Open mrForce opened 4 years ago
Regarding the tangential question, I believe Sangtae Kim removed that option when he switched from p-values and FDR to E-values QValues. This update also included renaming the program from MSGFDB to MS-GF+. I do not know the details for this change.
Describe the question or problem In MZIdentMLGen.java, the spectral E-value is multiplied by the number of unique peptides in the database with the same length as the peptide in the match, to get the final E-value. This makes sense. However, in DBScanner.java on line 826, the number of unique peptides in the database with the same length as the matching peptide is also used for the multiple testing correction when computing the p-value, as: p-value = 1 - (1 - specProb)^N, where N is the number of peptides in the database with the same length as the matching peptide.
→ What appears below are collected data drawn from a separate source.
Context: an optimization exercise on an open-source flow, tuned for small area. The choices shown serve that exercise and are no tape-out recipe.
At most, simulation tests tie the RTL to the original design; equivalence was not proved.
Power is estimated from default activity; no workload was simulated.

run A:
==> flow/design.v (excerpt) <==
module xn_decoder #(
    parameter integer TSW      = 16,
    parameter [7:0]   VER_INIT = 8'd30
) (
    input  wire             clk,
    input  wire             rst,
    input  wire             in_valid,
    input  wire [7:0]       in_byte,
    input  wire [TSW-1:0]   in_ts,
    input  wire             ver_wr,
    input  wire [7:0]       ver_wdata,
    input  wire             discard,
    output reg              out_valid,
    output wire             out_ok,
    output wire [2:0]       out_reason,
    output wire [7:0]       out_call_raw,
    output wire [TSW-1:0]   out_call_ts,
    output wire             out_cf_valid,
    output wire [2:0]       out_kind,
    output wire [4:0]       out_addr,
    output wire             out_bcast,
    output wire             out_def_valid,
    output wire [4:0]       out_def,
    output wire             out_hdr_valid,
    output wire [7:0]       out_hdr,
    output wire             out_id_valid,
    output wire [7:0]       out_id,
    output wire [3:0]       out_payload_len,
    output wire [15*8-1:0]  out_payload,
    output wire             out_checksum_valid,
    output wire [4:0]       out_raw_len,
    output wire [18*8-1:0]  out_raw,
    output wire             diag_ambiguous,
    output wire [2:0]       st,
    output wire [2:0]       fr
);
For scale: roughly 850 cells after synthesis, ~380 I/O pins.
Settings: LEC_CHECK=0, CAP_MARGIN=0, CORE_MARGIN=2, CORE_UTILIZATION=70, SLEW_MARGIN=0; clock period 12.0 ns.
standard.sh (not shown) runs the stock make flow with config.mk's settings and CLKGATE_MAP_FILE= SYNTH_SCRIPT=/design/flow/synth_recipe.tcl, a recipe that flattens the netlist after the stock synthesis.
==> flow/flow/run.sh <==
#!/bin/bash
# Standard ORFS layout (the standard.sh) with: port buffers made of the
# smallest buffer cell (every port still gets one), and a clock tree built
# without dummy load cells. ORFS writes each step's log under orfs/logs;
# make's output goes to standard.log.
set -euo pipefail
export BUFFER_PORTS_ARGS="-buffer_cell sky130_fd_sc_hd__buf_1"
export CTS_ARGS="-sink_clustering_enable -repair_clock_nets -dont_use_dummy_load -buf_list {sky130_fd_sc_hd__clkbuf_4 sky130_fd_sc_hd__clkbuf_8} -sink_clustering_size 12"
bash standard.sh > standard.log 2>&1
diff inputs: run A => run B
-- flow/design.v --
<<< run A, line 68
    output wire [18*8-1:0]  out_raw,
    output wire             diag_ambiguous,
    output wire [2:0]       st,
    output wire [2:0]       fr
);
    localparam integer NDEF   = 32;
>>> run B, line 68
    output wire [18*8-1:0]  out_raw,
    output wire             diag_ambiguous,
    output reg  [2:0]       st,
    output reg  [2:0]       fr
);
    localparam integer NDEF   = 32;
<<< run A, line 101
    wire [7:0]          xacc = buf_q[(BUFCAP-1)*8 +: 8];
    reg  [4:0]          sel;
    reg  [3:0]          stq;
    assign st = stq[3] ? S_FAIL : stq[2:0];
    assign fr = stq[3] ? stq[2:0] : R_NONE;
    reg                 pay2, pay1;   
    function [4:0] vclass;
        input [7:0] v;
>>> run B, line 101
    wire [7:0]          xacc = buf_q[(BUFCAP-1)*8 +: 8];
    reg  [4:0]          sel;
    function [4:0] vclass;
        input [7:0] v;
<<< run A, line 205
    end
    reg        p_none, p_amb;
    always @(*) begin
        p_none = 1'b0; p_amb = 1'b0;
        case (sel)
            5'd8:  p_none = 1'b0;                   
            5'd15: p_amb = !ge30;
            5'd22: p_amb = ge35 && !ge41;           
            5'd24: p_amb = 1'b1;
            5'd3, 5'd5, 5'd7, 5'd31: p_none = !ge30;
>>> run B, line 201
    end
    reg        p_none, p_amb;
    reg [4:0]  p_d;
    always @(*) begin
        p_none = 1'b0; p_amb = 1'b0; p_d = sel;
        case (sel)
            5'd8:  p_d = ge30 ? 5'd8 : 5'd9;
            5'd15: p_amb = !ge30;
            5'd22: if (ge41) p_d = 5'd23; else if (ge35) p_amb = 1'b1;
            5'd24: p_amb = 1'b1;
            5'd3, 5'd5, 5'd7, 5'd31: p_none = !ge30;
<<< run A, line 266
            end
            if (do_proc) begin
                if (is_dat ? p_none : ge30) begin
                    fail = 1'b1; fr_code = R_NOMATCH;
>>> run B, line 263
            end
            if (do_proc) begin
                if (is_dat) n_sel = p_d;
                if (is_dat ? p_none : ge30) begin
                    fail = 1'b1; fr_code = R_NOMATCH;
<<< run A, line 287
    always @(posedge clk) begin
        if (rst) begin
            stq       <= {1'b0, S_WAIT_CALL};
            vcl       <= vclass(VER_INIT);
            out_valid <= 1'b0;
        end else begin
            stq       <= (n_st == S_FAIL) ? {1'b1, n_fr} : {1'b0, n_st};
            vcl       <= vcl_n;
            out_valid <= n_valid;
        end
    end
    wire pay2_n = is_dat && c_idv[sel] && !(sel == 5'd8 && !ge30);
    always @(posedge clk) begin
        pay2 <= pay2_n;
        pay1 <= !pay2_n;
    end
    integer k;
>>> run B, line 285
    always @(posedge clk) begin
        if (rst) begin
            st        <= S_WAIT_CALL;
            fr        <= R_NONE;
            vcl       <= vclass(VER_INIT);
            out_valid <= 1'b0;
        end else begin
            st        <= n_st;
            fr        <= n_fr;
            vcl       <= vcl_n;
            out_valid <= n_valid;
        end
    end
    integer k;
<<< run A, line 318
    end
    wire cf_framed = cls_cf[3] && (cls_cf[2:0] == K_FRAMED);
    assign out_ok             = (st == S_EMIT);
    assign out_checksum_valid = out_ok;
>>> run B, line 313
    end
    wire cf_framed = cls_cf[3] && (cls_cf[2:0] == K_FRAMED);
    wire idv_o = idv_sel;
    assign out_ok             = (st == S_EMIT);
    assign out_checksum_valid = out_ok;
<<< run A, line 329
    assign out_bcast          = cf_bc;
    assign out_def_valid      = (out_ok && cf_framed) || (fr == R_CHECKSUM);
    wire pair89 = (sel == 5'd8)  && !vcl[1];    
    wire pair23 = (sel == 5'd22) &&  vcl[4];    
    assign out_def            = pair89 ? 5'd9 : pair23 ? 5'd23 : sel;
    assign out_hdr_valid      = out_def_valid;
    assign out_hdr            = buf_q[7:0];
    assign out_id_valid       = out_def_valid && pay2;
    assign out_id             = buf_q[15:8];
    assign out_payload_len    = out_def_valid ? (pair89 ? 4'd1 : dl_sel) : 4'd0;
    assign out_payload        = (buf_q[8 +: 120] | {120{pay2}}) & (buf_q[16 +: 120] | {120{pay1}});
    assign out_raw_len        = len;
    assign out_raw            = buf_q;
>>> run B, line 325
    assign out_bcast          = cf_bc;
    assign out_def_valid      = (out_ok && cf_framed) || (fr == R_CHECKSUM);
    assign out_def            = sel;
    assign out_hdr_valid      = out_def_valid;
    assign out_hdr            = buf_q[7:0];
    assign out_id_valid       = out_def_valid && idv_o;
    assign out_id             = buf_q[15:8];
    assign out_payload_len    = out_def_valid ? dl_sel : 4'd0;
    assign out_payload        = idv_o ? buf_q[16 +: 120] : buf_q[8 +: 120];
    assign out_raw_len        = len;
    assign out_raw            = buf_q;
Results
- The initial core utilization of run B falls short of that of run A by 0.89 points.
- Comparing run A against run B, there is no change at all in H-tree level count.
- Diff run A and run B: share of cell area taken by multi-input logic gates lower in run A
- Compared to run A, run B has multi-input combinational cell count 0.91% higher.
- Comparing routed metal-1 wire length for run A and run B, the bigger number came from run A.
- Comparing switching power of the nets for run A and run B, the bigger number came from run B.
- Compared run B vs run A, and routability congestion estimate is up in run B.
- Of run A and run B, run A shows the higher simple-gate share of the synthesized area, with run B below it.
- Looking at compound-cell area share of the yosys netlist across run A and run B, the one that comes out higher is run A.
- On total power draw, run B does worse than run A.
The RTL of run B was laid out without a check of its function.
I would have thought that N should be the number of peptides we searched against the spectrum (i.e. the number of tests). I understand that this part of the code is from MSGFDB, and is likely very old, but I would find it helpful to know why this was done this way.
Details The reason I'm asking this is because my advisor and I are trying to see if we can modify MS-GF+ so that we can estimate FDR directly without using a decoy database. I guess this brings up a tangential question: it looks like MSGFDB had the ability to compute FDR's using the formulas found here, but this functionality doesn't appear in MS-GF+. Is there a reason for this?